• **PROMPT**
The lines from the start of the records through the one containing "accumulator. Per-channel sample" are to be restated word for word; please include both ends.

==== DATASET RECORDS

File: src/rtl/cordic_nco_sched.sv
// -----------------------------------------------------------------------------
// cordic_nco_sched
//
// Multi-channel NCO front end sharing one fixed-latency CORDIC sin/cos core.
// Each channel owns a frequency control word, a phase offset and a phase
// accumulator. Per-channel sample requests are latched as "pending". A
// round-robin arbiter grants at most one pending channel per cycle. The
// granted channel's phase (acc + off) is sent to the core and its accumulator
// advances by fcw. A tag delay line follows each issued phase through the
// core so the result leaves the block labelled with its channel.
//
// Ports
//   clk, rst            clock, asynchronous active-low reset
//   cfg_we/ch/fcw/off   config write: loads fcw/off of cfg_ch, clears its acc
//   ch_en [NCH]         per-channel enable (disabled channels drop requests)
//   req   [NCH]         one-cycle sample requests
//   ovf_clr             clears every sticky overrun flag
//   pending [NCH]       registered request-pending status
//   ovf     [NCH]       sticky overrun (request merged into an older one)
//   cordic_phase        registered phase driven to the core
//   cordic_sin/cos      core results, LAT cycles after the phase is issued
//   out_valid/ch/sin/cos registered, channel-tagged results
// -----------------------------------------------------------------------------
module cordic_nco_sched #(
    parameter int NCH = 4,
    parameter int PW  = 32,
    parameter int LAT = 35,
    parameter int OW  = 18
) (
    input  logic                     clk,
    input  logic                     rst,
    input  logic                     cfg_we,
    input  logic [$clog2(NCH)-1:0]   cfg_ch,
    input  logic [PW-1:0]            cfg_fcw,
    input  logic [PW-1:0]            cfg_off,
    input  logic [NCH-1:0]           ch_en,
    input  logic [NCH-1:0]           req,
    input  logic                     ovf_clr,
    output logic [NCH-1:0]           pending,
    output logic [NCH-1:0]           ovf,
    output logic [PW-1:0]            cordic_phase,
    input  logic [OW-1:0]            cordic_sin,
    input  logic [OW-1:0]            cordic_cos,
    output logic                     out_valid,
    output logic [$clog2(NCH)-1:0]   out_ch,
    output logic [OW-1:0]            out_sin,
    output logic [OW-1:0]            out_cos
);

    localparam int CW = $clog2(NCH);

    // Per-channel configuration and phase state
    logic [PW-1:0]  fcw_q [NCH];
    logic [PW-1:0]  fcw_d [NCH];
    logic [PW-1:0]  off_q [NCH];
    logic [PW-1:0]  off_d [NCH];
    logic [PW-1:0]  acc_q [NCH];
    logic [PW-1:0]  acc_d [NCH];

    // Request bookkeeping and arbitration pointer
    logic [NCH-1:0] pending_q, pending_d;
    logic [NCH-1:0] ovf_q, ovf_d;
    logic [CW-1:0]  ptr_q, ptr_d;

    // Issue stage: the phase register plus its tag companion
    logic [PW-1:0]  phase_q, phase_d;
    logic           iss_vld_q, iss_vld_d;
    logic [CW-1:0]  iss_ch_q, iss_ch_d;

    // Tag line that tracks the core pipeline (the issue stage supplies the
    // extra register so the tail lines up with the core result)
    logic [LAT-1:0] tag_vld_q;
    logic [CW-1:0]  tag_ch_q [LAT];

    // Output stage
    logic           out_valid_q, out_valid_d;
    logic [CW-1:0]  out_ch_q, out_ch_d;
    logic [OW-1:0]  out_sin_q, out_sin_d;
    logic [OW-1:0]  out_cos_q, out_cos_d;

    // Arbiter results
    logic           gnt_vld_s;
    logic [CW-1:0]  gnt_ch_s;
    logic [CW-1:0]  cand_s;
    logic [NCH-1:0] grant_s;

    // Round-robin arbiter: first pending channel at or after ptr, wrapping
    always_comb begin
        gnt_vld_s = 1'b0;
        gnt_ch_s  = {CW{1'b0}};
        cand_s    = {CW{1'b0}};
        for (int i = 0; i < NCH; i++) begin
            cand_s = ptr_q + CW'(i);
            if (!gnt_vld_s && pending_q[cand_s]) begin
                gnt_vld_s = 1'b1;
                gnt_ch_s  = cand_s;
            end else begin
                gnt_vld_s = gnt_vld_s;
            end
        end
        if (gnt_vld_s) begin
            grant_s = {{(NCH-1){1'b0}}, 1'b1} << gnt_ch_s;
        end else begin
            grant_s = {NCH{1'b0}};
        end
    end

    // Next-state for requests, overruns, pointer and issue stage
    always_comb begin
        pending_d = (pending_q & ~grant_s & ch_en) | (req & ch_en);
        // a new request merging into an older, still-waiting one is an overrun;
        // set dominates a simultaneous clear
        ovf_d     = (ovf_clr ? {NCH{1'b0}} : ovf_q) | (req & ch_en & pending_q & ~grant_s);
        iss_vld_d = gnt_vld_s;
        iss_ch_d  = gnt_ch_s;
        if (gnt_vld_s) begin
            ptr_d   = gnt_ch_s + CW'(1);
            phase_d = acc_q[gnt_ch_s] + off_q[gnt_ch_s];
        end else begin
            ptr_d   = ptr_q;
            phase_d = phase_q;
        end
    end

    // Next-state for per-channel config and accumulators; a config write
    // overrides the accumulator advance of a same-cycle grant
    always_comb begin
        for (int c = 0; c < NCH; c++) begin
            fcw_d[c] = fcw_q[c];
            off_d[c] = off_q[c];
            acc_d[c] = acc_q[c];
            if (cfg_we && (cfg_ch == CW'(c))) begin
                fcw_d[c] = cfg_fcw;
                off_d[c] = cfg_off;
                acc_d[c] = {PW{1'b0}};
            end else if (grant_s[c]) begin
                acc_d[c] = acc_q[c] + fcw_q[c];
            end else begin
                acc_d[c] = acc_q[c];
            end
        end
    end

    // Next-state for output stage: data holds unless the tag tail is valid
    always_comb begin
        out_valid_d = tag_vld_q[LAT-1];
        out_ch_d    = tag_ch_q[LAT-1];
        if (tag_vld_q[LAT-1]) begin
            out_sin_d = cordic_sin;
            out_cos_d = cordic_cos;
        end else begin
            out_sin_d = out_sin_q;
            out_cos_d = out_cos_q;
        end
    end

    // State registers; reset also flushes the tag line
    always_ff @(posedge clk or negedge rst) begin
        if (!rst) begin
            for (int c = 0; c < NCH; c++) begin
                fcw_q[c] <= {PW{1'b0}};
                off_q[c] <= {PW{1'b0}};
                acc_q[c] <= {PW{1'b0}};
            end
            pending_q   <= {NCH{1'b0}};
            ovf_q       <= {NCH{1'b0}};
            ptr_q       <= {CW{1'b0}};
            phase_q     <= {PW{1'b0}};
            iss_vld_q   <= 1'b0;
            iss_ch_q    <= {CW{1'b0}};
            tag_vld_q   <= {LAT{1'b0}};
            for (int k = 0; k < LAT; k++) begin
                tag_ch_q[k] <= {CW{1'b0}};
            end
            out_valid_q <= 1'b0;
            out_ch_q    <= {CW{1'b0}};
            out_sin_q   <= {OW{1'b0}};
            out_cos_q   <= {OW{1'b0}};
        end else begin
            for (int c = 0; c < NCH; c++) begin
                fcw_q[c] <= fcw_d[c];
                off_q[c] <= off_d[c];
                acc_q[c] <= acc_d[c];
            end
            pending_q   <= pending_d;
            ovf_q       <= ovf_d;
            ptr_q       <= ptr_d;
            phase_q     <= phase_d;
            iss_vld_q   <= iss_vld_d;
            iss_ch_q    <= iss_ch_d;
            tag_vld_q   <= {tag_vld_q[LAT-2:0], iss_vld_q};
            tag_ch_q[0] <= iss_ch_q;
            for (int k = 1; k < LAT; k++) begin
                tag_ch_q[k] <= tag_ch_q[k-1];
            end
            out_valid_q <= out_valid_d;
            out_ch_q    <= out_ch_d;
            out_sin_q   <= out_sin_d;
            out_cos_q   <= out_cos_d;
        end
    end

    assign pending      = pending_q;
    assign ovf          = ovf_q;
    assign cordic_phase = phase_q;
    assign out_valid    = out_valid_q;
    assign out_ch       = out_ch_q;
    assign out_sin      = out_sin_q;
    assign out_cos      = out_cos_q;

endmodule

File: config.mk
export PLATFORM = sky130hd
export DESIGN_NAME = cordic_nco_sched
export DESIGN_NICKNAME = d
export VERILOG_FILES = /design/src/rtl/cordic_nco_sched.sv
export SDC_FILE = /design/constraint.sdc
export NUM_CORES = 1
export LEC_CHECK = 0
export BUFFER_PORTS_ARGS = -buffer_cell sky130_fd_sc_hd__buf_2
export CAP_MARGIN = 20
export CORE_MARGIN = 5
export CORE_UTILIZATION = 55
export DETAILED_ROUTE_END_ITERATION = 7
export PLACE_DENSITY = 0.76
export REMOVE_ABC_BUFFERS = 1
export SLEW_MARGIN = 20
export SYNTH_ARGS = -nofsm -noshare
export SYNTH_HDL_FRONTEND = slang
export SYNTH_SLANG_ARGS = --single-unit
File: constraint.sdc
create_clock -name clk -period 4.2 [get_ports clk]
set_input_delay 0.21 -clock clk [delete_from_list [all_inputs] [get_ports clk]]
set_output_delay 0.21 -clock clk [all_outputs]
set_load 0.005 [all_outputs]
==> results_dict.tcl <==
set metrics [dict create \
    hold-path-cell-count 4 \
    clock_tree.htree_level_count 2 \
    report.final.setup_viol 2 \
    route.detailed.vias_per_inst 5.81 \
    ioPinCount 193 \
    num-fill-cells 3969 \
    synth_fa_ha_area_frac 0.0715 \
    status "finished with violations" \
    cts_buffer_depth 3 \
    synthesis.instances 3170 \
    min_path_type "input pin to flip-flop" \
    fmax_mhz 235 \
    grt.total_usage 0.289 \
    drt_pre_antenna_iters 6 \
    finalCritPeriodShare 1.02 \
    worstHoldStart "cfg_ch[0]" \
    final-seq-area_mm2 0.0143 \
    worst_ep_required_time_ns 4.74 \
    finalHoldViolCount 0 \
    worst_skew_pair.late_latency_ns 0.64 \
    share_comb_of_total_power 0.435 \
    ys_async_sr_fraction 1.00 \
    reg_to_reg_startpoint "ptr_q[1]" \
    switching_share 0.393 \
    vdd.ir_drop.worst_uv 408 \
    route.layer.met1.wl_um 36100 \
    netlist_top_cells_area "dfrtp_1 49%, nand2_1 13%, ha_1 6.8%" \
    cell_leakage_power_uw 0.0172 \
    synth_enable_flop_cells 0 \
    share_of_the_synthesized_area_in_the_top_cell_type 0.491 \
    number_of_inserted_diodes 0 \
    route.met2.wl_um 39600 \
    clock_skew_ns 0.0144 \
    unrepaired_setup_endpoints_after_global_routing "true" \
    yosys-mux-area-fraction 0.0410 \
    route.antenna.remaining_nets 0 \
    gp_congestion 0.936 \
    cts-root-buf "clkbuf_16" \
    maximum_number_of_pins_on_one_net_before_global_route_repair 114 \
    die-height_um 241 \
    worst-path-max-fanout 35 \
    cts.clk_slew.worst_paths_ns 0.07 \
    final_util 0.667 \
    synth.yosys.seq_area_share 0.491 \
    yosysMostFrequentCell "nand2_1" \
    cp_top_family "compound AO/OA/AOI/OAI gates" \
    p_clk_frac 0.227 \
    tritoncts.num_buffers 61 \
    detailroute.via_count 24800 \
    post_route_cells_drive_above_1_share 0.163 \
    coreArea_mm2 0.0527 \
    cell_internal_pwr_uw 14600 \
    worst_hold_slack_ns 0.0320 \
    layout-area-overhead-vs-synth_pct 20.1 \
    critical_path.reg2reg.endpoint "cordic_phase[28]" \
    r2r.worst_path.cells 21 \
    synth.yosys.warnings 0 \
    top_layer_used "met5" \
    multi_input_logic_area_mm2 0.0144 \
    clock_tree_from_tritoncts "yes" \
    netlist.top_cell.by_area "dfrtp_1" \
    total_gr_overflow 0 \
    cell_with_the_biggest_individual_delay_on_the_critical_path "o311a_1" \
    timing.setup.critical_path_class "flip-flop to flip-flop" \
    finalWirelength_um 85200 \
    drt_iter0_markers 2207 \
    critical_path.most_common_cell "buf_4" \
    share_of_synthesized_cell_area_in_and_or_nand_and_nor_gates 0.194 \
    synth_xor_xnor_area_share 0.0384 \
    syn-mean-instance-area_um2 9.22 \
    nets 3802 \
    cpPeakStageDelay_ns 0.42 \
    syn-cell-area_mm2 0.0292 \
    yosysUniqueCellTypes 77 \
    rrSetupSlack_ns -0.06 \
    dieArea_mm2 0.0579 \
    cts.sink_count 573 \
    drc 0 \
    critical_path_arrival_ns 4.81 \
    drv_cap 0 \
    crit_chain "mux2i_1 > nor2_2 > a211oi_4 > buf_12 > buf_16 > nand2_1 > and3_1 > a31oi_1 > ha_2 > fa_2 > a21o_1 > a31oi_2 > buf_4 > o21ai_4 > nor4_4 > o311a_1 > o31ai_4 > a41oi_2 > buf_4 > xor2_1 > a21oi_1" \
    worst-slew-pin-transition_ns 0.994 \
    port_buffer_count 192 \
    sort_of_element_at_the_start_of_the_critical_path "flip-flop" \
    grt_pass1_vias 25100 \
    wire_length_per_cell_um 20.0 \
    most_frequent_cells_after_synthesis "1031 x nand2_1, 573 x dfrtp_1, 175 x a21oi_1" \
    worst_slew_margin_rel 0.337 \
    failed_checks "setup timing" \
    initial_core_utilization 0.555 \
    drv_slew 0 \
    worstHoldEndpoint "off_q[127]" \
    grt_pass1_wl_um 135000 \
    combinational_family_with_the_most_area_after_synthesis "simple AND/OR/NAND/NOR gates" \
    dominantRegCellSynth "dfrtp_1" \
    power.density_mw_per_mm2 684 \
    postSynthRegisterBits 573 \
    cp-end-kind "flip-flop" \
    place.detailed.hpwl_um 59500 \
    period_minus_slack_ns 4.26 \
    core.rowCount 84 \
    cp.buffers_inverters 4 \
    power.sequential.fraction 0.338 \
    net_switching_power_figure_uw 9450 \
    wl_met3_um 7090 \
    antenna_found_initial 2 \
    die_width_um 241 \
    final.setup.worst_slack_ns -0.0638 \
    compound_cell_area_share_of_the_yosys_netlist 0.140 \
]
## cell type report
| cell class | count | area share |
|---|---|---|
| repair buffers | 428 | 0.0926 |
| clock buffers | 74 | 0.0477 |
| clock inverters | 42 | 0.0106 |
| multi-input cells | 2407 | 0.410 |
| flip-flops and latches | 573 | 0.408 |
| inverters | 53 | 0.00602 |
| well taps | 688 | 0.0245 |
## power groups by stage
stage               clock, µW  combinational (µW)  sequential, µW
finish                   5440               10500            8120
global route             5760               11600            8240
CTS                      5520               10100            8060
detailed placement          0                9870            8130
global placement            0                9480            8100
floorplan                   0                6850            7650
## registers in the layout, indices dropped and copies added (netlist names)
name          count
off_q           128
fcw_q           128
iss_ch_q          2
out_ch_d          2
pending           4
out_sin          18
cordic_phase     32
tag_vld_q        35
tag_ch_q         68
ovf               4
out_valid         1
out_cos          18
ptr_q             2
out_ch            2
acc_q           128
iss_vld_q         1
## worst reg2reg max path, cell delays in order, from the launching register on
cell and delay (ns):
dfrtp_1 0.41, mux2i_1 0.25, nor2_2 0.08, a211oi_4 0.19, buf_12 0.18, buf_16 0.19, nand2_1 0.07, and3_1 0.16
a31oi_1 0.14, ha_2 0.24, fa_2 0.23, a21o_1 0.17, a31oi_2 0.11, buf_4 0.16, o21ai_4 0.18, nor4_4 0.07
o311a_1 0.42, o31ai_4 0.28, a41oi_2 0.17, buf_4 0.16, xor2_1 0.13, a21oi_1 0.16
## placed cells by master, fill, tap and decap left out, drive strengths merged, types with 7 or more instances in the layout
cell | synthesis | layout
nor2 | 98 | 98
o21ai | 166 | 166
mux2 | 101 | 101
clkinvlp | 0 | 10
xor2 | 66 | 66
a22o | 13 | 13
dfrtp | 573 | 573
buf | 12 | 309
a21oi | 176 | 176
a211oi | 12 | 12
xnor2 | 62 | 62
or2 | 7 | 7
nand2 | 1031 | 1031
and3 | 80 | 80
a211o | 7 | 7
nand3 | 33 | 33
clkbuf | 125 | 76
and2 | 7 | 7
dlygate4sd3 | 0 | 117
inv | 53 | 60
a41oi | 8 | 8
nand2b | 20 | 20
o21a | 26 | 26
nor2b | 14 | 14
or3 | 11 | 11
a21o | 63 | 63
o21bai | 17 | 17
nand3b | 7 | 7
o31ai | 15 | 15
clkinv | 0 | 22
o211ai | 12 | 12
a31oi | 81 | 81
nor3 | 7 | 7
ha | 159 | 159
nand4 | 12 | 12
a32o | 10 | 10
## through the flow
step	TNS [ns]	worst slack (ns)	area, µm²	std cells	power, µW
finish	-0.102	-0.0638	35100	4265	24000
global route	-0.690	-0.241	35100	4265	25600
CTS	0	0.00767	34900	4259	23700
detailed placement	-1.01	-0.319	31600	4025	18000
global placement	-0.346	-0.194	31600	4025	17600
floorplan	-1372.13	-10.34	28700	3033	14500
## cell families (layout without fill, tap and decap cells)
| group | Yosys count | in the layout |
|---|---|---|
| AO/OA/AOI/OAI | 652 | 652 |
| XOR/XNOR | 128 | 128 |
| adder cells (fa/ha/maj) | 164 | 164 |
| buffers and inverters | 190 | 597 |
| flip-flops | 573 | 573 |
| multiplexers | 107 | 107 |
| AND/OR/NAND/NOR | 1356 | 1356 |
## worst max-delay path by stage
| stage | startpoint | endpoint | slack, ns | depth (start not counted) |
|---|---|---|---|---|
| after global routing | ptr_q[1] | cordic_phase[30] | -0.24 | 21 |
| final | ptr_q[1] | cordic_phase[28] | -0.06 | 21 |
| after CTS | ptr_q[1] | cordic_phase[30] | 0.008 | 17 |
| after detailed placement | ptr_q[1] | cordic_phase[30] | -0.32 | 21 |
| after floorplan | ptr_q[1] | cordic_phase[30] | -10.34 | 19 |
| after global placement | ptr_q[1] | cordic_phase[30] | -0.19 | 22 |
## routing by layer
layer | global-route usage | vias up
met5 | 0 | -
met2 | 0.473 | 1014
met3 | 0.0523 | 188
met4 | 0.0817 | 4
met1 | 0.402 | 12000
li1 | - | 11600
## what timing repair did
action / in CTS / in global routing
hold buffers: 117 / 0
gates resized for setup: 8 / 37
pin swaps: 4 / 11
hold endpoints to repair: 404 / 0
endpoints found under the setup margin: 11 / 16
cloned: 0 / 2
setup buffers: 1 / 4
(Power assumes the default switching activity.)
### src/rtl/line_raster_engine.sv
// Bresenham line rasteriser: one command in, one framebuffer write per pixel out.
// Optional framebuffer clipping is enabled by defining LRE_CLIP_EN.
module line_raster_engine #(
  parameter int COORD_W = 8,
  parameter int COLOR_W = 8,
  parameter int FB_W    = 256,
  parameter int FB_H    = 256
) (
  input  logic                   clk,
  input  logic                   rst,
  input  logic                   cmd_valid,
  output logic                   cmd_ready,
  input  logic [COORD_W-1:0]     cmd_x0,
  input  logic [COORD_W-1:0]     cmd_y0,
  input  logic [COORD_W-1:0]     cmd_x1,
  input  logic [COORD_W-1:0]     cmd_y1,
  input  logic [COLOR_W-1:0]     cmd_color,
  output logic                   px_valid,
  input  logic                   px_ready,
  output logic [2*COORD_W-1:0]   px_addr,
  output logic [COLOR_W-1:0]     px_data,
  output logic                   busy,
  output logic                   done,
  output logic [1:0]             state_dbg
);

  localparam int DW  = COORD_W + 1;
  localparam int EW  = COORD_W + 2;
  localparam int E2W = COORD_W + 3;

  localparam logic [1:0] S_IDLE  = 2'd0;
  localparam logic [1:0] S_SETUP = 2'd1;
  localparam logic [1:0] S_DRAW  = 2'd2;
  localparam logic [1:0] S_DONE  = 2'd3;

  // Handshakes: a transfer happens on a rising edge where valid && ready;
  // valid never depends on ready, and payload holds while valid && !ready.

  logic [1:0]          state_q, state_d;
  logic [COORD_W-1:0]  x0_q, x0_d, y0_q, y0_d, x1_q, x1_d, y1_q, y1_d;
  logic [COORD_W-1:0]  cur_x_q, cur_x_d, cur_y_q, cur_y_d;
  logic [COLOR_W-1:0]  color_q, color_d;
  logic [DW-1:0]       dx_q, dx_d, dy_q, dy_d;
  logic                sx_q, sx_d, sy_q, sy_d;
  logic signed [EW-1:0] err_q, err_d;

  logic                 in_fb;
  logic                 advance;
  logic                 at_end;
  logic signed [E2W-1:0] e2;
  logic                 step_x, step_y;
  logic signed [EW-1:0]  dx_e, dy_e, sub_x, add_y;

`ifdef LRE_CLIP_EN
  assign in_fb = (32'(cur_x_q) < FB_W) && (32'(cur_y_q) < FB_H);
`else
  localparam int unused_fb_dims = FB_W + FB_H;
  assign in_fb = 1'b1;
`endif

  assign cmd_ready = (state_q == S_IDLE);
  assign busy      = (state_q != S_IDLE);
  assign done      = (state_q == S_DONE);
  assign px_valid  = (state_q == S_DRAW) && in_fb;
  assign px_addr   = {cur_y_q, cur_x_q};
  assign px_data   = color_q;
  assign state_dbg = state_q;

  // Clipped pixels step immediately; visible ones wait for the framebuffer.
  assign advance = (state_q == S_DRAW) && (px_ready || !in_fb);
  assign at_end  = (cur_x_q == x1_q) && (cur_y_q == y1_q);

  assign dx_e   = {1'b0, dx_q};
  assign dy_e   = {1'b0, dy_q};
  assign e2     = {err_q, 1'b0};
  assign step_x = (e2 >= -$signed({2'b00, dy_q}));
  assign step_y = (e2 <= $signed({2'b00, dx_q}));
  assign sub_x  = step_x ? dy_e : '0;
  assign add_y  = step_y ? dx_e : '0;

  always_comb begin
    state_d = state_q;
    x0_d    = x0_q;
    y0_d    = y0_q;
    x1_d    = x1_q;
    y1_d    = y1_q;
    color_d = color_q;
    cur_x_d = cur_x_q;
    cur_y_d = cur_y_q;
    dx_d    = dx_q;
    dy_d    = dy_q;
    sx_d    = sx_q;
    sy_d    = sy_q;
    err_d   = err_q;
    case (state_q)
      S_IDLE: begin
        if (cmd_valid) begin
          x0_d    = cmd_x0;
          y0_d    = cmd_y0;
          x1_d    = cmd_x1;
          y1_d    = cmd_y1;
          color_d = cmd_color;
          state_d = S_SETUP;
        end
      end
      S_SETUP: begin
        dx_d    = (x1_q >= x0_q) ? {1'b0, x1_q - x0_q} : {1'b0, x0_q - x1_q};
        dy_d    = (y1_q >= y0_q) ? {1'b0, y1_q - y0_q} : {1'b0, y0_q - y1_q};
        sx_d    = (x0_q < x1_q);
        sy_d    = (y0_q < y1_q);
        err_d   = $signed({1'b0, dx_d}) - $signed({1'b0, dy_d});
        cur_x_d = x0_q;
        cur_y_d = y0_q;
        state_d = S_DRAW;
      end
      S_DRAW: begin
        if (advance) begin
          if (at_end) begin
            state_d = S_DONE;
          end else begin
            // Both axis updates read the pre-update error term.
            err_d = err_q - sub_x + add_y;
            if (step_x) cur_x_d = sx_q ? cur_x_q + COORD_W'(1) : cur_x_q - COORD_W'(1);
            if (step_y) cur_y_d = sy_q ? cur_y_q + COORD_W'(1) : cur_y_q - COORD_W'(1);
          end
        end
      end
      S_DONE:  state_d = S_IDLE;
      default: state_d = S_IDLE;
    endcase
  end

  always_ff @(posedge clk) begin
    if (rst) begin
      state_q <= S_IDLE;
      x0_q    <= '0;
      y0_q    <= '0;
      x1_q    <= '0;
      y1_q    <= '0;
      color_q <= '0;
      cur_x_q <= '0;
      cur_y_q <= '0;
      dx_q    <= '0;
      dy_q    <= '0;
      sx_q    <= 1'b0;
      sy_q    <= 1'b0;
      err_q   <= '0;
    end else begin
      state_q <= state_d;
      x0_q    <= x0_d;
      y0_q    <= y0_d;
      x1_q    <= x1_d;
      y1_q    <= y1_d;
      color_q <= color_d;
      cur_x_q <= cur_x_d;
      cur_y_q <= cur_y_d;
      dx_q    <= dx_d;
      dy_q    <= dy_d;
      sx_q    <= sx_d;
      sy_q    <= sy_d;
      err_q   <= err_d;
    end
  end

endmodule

========

• **SOLVED EXERCISE**
File: src/rtl/cordic_nco_sched.sv
// -----------------------------------------------------------------------------
// cordic_nco_sched
//
// Multi-channel NCO front end sharing one fixed-latency CORDIC sin/cos core.
// Each channel owns a frequency control word, a phase offset and a phase
// accumulator. Per-channel sample requests are latched as "pending". A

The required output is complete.